* PROBLEM DESCRIPTION
Looking at the records below, please work out how many lines contain the word "register" and give the number alone.

* DATASET EXCERPTS
[Start of section]

===== src/rtl/alu_issue_stage.sv =====
// ID/EX pipeline register with operand forwarding and load-use hazard detection.
// Define ISSUE_FWD_EN to build the MEM/WB forwarding muxes; without it, RAW hazards stall instead.
module alu_issue_stage #(
    parameter int DW = 32,
    parameter int RW = 5
) (
    input  logic          clk,
    input  logic          reset,
    input  logic          id_valid,
    input  logic [RW-1:0] id_rs_addr,
    input  logic [RW-1:0] id_rt_addr,
    input  logic          id_use_rs,
    input  logic          id_use_rt,
    input  logic [DW-1:0] id_rs_data,
    input  logic [DW-1:0] id_rt_data,
    input  logic [DW-1:0] id_imm,
    input  logic          id_alusrc,
    input  logic [2:0]    id_aluctrl,
    input  logic [RW-1:0] id_rd_addr,
    input  logic          id_regwrite,
    input  logic          id_memtoreg,
    input  logic [RW-1:0] mem_rd_addr,
    input  logic          mem_regwrite,
    input  logic [DW-1:0] mem_result,
    input  logic [RW-1:0] wb_rd_addr,
    input  logic          wb_regwrite,
    input  logic [DW-1:0] wb_result,
    input  logic          flush,
    input  logic          ex_hold,
    output logic          stall_id,
    output logic          ex_valid,
    output logic [DW-1:0] ex_alu_a,
    output logic [DW-1:0] ex_alu_b,
    output logic [2:0]    ex_aluctrl,
    output logic [DW-1:0] ex_store_data,
    output logic [RW-1:0] ex_rd_addr,
    output logic          ex_regwrite,
    output logic          ex_memtoreg
);

    logic          valid_reg,    valid_next;
    logic [RW-1:0] rs_addr_reg,  rs_addr_next;
    logic [RW-1:0] rt_addr_reg,  rt_addr_next;
    logic [DW-1:0] rs_data_reg,  rs_data_next;
    logic [DW-1:0] rt_data_reg,  rt_data_next;
    logic [DW-1:0] imm_reg,      imm_next;
    logic          alusrc_reg,   alusrc_next;
    logic [2:0]    aluctrl_reg,  aluctrl_next;
    logic [RW-1:0] rd_addr_reg,  rd_addr_next;
    logic          regwrite_reg, regwrite_next;
    logic          memtoreg_reg, memtoreg_next;

    // Index 0 is the rs operand, index 1 is the rt operand.
    logic [RW-1:0] src_addr [2];
    logic [DW-1:0] src_data [2];
    logic [DW-1:0] fwd_data [2];
    logic [RW-1:0] id_addr  [2];
    logic          id_use   [2];
    logic          id_ex_match [2];
    logic          raw_match   [2];

    logic load_use;
    logic raw_hazard;
    logic hazard;

    assign src_addr[0] = rs_addr_reg;
    assign src_addr[1] = rt_addr_reg;
    assign src_data[0] = rs_data_reg;
    assign src_data[1] = rt_data_reg;
    assign id_addr[0]  = id_rs_addr;
    assign id_addr[1]  = id_rt_addr;
    assign id_use[0]   = id_use_rs;
    assign id_use[1]   = id_use_rt;

    genvar gi;
    generate
        for (gi = 0; gi < 2; gi++) begin : g_opnd
            assign id_ex_match[gi] = id_use[gi] && (id_addr[gi] == rd_addr_reg);
`ifdef ISSUE_FWD_EN
            logic [DW-1:0] fwd_sel;
            // MEM is the younger producer, so it wins over WB.
            always_comb begin
                fwd_sel = src_data[gi];
                if (mem_regwrite && (mem_rd_addr != '0) && (mem_rd_addr == src_addr[gi]))
                    fwd_sel = mem_result;
                else if (wb_regwrite && (wb_rd_addr != '0) && (wb_rd_addr == src_addr[gi]))
                    fwd_sel = wb_result;
            end
            assign fwd_data[gi]  = fwd_sel;
            assign raw_match[gi] = 1'b0;
`else
            logic unused_addr;
            assign unused_addr   = ^src_addr[gi];
            assign fwd_data[gi]  = src_data[gi];
            // Without forwarding, any in-flight writer of a source register blocks issue.
            assign raw_match[gi] = id_use[gi] && (id_addr[gi] != '0) &&
                                   ((regwrite_reg && (rd_addr_reg == id_addr[gi])) ||
                                    (mem_regwrite && (mem_rd_addr == id_addr[gi])) ||
                                    (wb_regwrite  && (wb_rd_addr  == id_addr[gi])));
`endif
        end
    endgenerate

`ifndef ISSUE_FWD_EN
    logic unused_results;
    assign unused_results = ^{mem_result, wb_result};
`endif

    assign load_use   = id_valid && valid_reg && memtoreg_reg && (rd_addr_reg != '0) &&
                        (id_ex_match[0] || id_ex_match[1]);
    assign raw_hazard = id_valid && (raw_match[0] || raw_match[1]);
    assign hazard     = load_use || raw_hazard;
    assign stall_id   = hazard || ex_hold;

    always_comb begin
        valid_next    = valid_reg;
        rs_addr_next  = rs_addr_reg;
        rt_addr_next  = rt_addr_reg;
        rs_data_next  = rs_data_reg;
        rt_data_next  = rt_data_reg;
        imm_next      = imm_reg;
        alusrc_next   = alusrc_reg;
        aluctrl_next  = aluctrl_reg;
        rd_addr_next  = rd_addr_reg;
        regwrite_next = regwrite_reg;
        memtoreg_next = memtoreg_reg;
        if (!ex_hold) begin
            if (flush || hazard) begin
                valid_next    = 1'b0;
                rs_addr_next  = '0;
                rt_addr_next  = '0;
                rs_data_next  = '0;
                rt_data_next  = '0;
                imm_next      = '0;
                alusrc_next   = 1'b0;
                aluctrl_next  = '0;
                rd_addr_next  = '0;
                regwrite_next = 1'b0;
                memtoreg_next = 1'b0;
            end else begin
                valid_next    = id_valid;
                rs_addr_next  = id_rs_addr;
                rt_addr_next  = id_rt_addr;
                rs_data_next  = id_rs_data;
                rt_data_next  = id_rt_data;
                imm_next      = id_imm;
                alusrc_next   = id_alusrc;
                aluctrl_next  = id_aluctrl;
                rd_addr_next  = id_rd_addr;
                regwrite_next = id_regwrite;
                memtoreg_next = id_memtoreg;
            end
        end
    end

    always_ff @(posedge clk) begin
        if (reset) begin
            valid_reg    <= 1'b0;
            rs_addr_reg  <= '0;
            rt_addr_reg  <= '0;
            rs_data_reg  <= '0;
            rt_data_reg  <= '0;
            imm_reg      <= '0;
            alusrc_reg   <= 1'b0;
            aluctrl_reg  <= '0;
            rd_addr_reg  <= '0;
            regwrite_reg <= 1'b0;
            memtoreg_reg <= 1'b0;
        end else begin
            valid_reg    <= valid_next;
            rs_addr_reg  <= rs_addr_next;
            rt_addr_reg  <= rt_addr_next;
            rs_data_reg  <= rs_data_next;
            rt_data_reg  <= rt_data_next;
            imm_reg      <= imm_next;
            alusrc_reg   <= alusrc_next;
            aluctrl_reg  <= aluctrl_next;
            rd_addr_reg  <= rd_addr_next;
            regwrite_reg <= regwrite_next;
            memtoreg_reg <= memtoreg_next;
        end
    end

    assign ex_valid      = valid_reg;
    assign ex_alu_a      = fwd_data[0];
    assign ex_alu_b      = alusrc_reg ? imm_reg : fwd_data[1];
    assign ex_store_data = fwd_data[1];
    assign ex_aluctrl    = aluctrl_reg;
    assign ex_rd_addr    = rd_addr_reg;
    assign ex_regwrite   = regwrite_reg;
    assign ex_memtoreg   = memtoreg_reg;

endmodule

[End of section]

* YOUR SOLUTION
2